Nebraska's attorney general has responded to the situation by making an unusual move: He is turning over control of law enforcement in Whiteclay to the reservation's tribe, even though it is a sovereign nation in a different state.
Tribal officers from the Oglala Sioux Tribe will soon be deputized and given the legal right to enforce Nebraska law in the town. Nebraska and tribal leaders plan to sign the agreement Aug. 30.
Attorney General Jon Bruning said that deputizing the tribe was the best option to deal with Whiteclay's overwhelming problems stemming from alcohol-related crime, including drunken brawls in the street, theft, public intoxication and bootlegging onto the reservation.
"The issue is not so much the border. The issue is there is a massive alcohol problem in the area," Nebraska Attorney General Jon Bruning said. "The facts are that liquor stores licensed by the state of Nebraska sell the alcohol to the people that have the problem."
The thirst for beer in Whiteclay is evident at State Line Liquor - one of three liquor stores in town. Cases of Milwaukee's Best beer and Hurricane malt liquor are stacked to the ceiling. Within minutes on one summer day, one would-be customer tried to trade a used VCR and another peddled an electric screwdriver still in the package - with the goal of scoring some beer.
"They'll sell you anything," said store co-owner Dan Brehmer, who politely refused the offers.
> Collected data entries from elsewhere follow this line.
**config.mk**
```make
export PLATFORM = sky130hd
export DESIGN_NAME = plmn_list_table_core
export DESIGN_NICKNAME = d
export VERILOG_FILES = /design/src/rtl/plt_pkg.sv /design/src/rtl/plmn_list_table_core.sv /design/src/rtl/plt_cell.sv
export SDC_FILE = /design/constraint.sdc
export NUM_CORES = 1
export LEC_CHECK = 0
export BUFFER_PORTS_ARGS = -buffer_cell sky130_fd_sc_hd__buf_2
export CAP_MARGIN = 20
export CORE_ASPECT_RATIO = 1.2
export CORE_MARGIN = 2
export CORE_UTILIZATION = 60
export CTS_CLUSTER_DIAMETER = 50
export DETAILED_ROUTE_END_ITERATION = 6
export PLACE_DENSITY = 0.79
export SLEW_MARGIN = 30
export SYNTH_ARGS = -nofsm -noshare
export SYNTH_HDL_FRONTEND = slang
export SYNTH_SLANG_ARGS = --single-unit
```
**constraint.sdc**
```tcl
create_clock -name clk -period 15.4 [get_ports clk]
set_input_delay 0.77 -clock clk [delete_from_list [all_inputs] [get_ports clk]]
set_output_delay 0.77 -clock clk [all_outputs]
set_load 0.005 [all_outputs]
```
<file path="config.mk">
export PLATFORM = sky130hd
export DESIGN_NAME = zmpref_front
export DESIGN_NICKNAME = d
export VERILOG_FILES = /design/src/design/zmpref_pkg.sv /design/src/design/zmpref_front.sv
export SDC_FILE = /design/constraint.sdc
export NUM_CORES = 1
export LEC_CHECK = 0
export ABC_CLOCK_PERIOD_IN_PS = 27600
export BUFFER_PORTS_ARGS = -buffer_cell sky130_fd_sc_hd__buf_2
export CAP_MARGIN = 20
export CORE_MARGIN = 1.5
export CORE_UTILIZATION = 40
export CTS_BUF_LIST = sky130_fd_sc_hd__clkbuf_16
export DETAILED_ROUTE_END_ITERATION = 10
export GPL_TIMING_DRIVEN = 0
export SLEW_MARGIN = 20
export SYNTH_ARGS = -nofsm -noshare
export SYNTH_HDL_FRONTEND = slang
export SYNTH_SLANG_ARGS = --single-unit
export TNS_END_PERCENT = 100
</file>
<file path="constraint.sdc">
create_clock -name clk -period 27.6 [get_ports clk]
set_input_delay 5.52 -clock clk [delete_from_list [all_inputs] [get_ports clk]]
set_output_delay 5.52 -clock clk [all_outputs]
set_load 0.05 [all_outputs]
</file>
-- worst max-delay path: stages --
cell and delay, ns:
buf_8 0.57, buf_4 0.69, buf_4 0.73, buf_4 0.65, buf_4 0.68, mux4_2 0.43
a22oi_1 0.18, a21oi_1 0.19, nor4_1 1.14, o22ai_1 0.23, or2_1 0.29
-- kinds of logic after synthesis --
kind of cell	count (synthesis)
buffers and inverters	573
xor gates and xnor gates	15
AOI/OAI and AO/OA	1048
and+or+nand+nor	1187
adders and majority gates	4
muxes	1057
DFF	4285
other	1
<file path="config.mk">
export PLATFORM = sky130hd
export DESIGN_NAME = char_lcd_bus_controller_unit
export DESIGN_NICKNAME = d
export VERILOG_FILES = /design/src/rtl/core/clbc_pkg.sv /design/src/rtl/core/char_lcd_bus_controller_unit.sv /design/src/rtl/core/clbc_ram.sv /design/src/rtl/core/clbc_ctrl.sv /design/src/rtl/core/clbc_datapath.sv
export SDC_FILE = /design/constraint.sdc
export NUM_CORES = 1
export LEC_CHECK = 0
export BUFFER_PORTS_ARGS = -buffer_cell sky130_fd_sc_hd__clkbuf_2
export CAP_MARGIN = 30
export CORE_MARGIN = 2
export CORE_UTILIZATION = 24
export CTS_BUF_LIST = sky130_fd_sc_hd__clkbuf_8
export CTS_CLUSTER_SIZE = 20
export DETAILED_ROUTE_END_ITERATION = 6
export SLEW_MARGIN = 40
export SYNTH_ARGS = -nofsm -noshare
export SYNTH_HDL_FRONTEND = slang
export SYNTH_SLANG_ARGS = --single-unit
export TNS_END_PERCENT = 1
</file>
<file path="constraint.sdc">
create_clock -name clock -period 5.92 [get_ports clock]
set_input_delay 0.592 -clock clock [delete_from_list [all_inputs] [get_ports clock]]
set_output_delay 0.592 -clock clock [all_outputs]
set_load 0.1 [all_outputs]
</file>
Removing loiterers from the street would cure most of the crime problem, he said.
"That's why there's fights."
The source of the alcohol problem in Whiteclay is the Pine Ridge Indian Reservation, where the alcoholism-related mortality rate is one of the nation's highest. The reservation also is one of the poorest areas in the country, with unemployment around 80 percent.
Law enforcement in Whiteclay is rare, with the highway patrol and county sheriff occasionally showing up to patrol the streets. The sheriff's department is based 20 miles away in Rushville.
"As far as I'm concerned, Whiteclay is an embarrassment and I'd like to see it go away. But the problem is the demand for alcohol," said Rep. Tom Osborne, R-Neb.
He and Stephanie Herseth, D-S.D., are working together to get congressional approval for ongoing funding for tribal patrols in Whiteclay.
Osborne secured $100,000 from the federal government for the current budget year to cover the cost of Pine Ridge officers patrolling the town. He and Herseth have asked for another $100,000 for the next budget year.
The tribe says it is glad to address the problem in Whiteclay, as long as officers are given the adequate money for the extra patrols.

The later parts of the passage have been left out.